Barkley was my first dog. After years of begging my parents, a friend's dog had puppies and we were smitten by him. I was 11 years old when we brought him home. He quickly became my best friend, and the two of us spent alot of time together, going for walks, rough housing, napping and when I learned to drive going out for ice cream runs. After I went away to college, he was the thing I looked forward to coming home too, and leaving was always so hard as he watched me go from the window.

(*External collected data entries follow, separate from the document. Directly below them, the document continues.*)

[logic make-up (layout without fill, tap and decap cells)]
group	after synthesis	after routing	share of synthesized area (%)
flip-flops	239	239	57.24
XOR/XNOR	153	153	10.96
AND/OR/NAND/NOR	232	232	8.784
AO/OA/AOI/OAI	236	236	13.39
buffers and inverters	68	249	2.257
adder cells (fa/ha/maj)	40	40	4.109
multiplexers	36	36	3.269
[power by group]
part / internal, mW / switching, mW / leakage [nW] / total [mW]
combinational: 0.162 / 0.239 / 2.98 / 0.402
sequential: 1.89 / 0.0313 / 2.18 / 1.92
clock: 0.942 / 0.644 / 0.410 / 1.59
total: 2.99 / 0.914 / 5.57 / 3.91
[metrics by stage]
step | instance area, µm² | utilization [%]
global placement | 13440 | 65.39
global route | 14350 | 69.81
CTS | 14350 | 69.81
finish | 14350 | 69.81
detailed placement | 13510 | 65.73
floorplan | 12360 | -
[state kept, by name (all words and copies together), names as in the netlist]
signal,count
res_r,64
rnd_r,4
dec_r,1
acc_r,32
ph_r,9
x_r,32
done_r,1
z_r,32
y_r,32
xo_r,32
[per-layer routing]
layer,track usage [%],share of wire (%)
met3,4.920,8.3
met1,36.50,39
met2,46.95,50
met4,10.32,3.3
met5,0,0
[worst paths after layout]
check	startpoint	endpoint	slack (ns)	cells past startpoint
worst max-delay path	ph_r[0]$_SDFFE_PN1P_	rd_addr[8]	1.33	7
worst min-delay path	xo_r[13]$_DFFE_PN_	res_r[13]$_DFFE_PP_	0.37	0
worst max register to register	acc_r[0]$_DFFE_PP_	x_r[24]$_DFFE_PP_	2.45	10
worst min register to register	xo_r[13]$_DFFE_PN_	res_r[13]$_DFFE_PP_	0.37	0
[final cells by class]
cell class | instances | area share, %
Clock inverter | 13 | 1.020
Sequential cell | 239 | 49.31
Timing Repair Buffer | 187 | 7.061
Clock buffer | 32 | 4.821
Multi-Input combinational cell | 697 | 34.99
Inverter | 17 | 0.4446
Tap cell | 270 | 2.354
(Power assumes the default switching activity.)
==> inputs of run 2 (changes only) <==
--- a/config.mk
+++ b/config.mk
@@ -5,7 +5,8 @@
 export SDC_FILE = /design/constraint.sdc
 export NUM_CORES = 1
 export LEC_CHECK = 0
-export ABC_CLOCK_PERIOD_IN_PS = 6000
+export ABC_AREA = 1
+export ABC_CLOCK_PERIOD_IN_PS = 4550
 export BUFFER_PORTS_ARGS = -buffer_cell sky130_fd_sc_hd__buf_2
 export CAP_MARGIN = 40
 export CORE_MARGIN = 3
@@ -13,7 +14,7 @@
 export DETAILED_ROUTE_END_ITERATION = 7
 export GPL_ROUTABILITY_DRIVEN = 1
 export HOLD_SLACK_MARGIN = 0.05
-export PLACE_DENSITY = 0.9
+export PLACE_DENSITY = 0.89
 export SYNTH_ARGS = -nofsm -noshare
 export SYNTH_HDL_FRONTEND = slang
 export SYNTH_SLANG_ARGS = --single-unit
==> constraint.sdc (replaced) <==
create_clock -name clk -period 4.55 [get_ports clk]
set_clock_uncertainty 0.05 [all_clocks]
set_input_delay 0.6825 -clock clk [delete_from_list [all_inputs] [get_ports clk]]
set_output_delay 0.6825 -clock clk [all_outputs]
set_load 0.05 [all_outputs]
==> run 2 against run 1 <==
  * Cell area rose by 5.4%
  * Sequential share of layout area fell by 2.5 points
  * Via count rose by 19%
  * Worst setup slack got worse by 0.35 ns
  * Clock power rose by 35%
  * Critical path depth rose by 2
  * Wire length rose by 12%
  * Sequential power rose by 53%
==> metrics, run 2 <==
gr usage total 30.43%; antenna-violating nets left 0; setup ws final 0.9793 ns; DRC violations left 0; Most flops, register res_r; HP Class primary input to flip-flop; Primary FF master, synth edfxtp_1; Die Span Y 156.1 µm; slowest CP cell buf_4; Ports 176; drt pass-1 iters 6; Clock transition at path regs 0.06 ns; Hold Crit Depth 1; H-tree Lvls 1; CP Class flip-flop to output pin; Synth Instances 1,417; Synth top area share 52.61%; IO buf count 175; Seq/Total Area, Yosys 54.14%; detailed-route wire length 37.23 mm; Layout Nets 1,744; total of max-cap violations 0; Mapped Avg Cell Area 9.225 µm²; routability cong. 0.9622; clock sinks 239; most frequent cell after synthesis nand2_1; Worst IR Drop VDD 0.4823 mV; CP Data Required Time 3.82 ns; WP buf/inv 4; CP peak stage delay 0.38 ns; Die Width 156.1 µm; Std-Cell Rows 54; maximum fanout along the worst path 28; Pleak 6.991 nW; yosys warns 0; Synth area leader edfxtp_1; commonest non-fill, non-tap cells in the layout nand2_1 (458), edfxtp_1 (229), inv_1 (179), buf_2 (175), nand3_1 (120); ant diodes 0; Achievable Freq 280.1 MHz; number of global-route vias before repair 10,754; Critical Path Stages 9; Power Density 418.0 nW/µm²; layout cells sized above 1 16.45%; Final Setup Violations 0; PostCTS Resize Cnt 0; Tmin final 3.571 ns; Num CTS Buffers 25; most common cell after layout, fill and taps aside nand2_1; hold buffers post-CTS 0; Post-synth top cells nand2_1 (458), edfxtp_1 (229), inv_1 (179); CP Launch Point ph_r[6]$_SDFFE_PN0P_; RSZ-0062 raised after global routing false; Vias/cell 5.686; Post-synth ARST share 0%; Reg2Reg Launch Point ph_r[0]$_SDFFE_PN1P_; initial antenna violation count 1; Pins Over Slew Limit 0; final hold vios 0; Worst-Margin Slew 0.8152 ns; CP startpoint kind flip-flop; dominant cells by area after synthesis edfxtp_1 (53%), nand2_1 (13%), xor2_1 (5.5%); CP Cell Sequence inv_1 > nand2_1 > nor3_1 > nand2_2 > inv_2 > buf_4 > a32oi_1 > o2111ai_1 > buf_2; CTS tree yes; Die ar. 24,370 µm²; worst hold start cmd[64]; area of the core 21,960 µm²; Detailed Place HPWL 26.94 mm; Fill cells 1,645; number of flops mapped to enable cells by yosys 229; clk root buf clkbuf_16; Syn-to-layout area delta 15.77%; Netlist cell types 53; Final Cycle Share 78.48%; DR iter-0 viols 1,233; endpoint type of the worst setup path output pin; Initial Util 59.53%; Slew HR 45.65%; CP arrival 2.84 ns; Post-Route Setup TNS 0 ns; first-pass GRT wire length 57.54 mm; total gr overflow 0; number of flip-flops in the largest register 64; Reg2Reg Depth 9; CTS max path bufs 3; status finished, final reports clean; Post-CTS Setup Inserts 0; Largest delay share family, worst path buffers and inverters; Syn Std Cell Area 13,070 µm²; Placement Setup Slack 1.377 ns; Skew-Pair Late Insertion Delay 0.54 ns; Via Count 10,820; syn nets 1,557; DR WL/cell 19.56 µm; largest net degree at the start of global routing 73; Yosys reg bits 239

The last time I came home, after a few days we knew something was not right. The doctors told us that there was a growth on his spleen, causing internal bleeding. We took him home where he seemed to get better only to get worse a couple of days later. My parents were out of town for the day so I drove to different vets in order to get an ultrasound so that we could make a decision. As it was New Years Eve, I spent 4 hours driving with him fading in the back seat until I got the answer I needed, he had cancer all over his body. I took him home where I sat in the car with him for another hour until my parents came home and we carried him inside. I had to work so I left and he passed soon after I was gone in the arms of my parents.
While I am so glad I was home and had those 5 hours to say goodbye, I still miss him so much. He knew he was loved and he died in the arms of those who cared about him but there is a huge hole that remains. I'm scared about returning home, knowing that he isn't going to be in that window waiting for me. He was a month away from being 10, and hours from making into the New Year.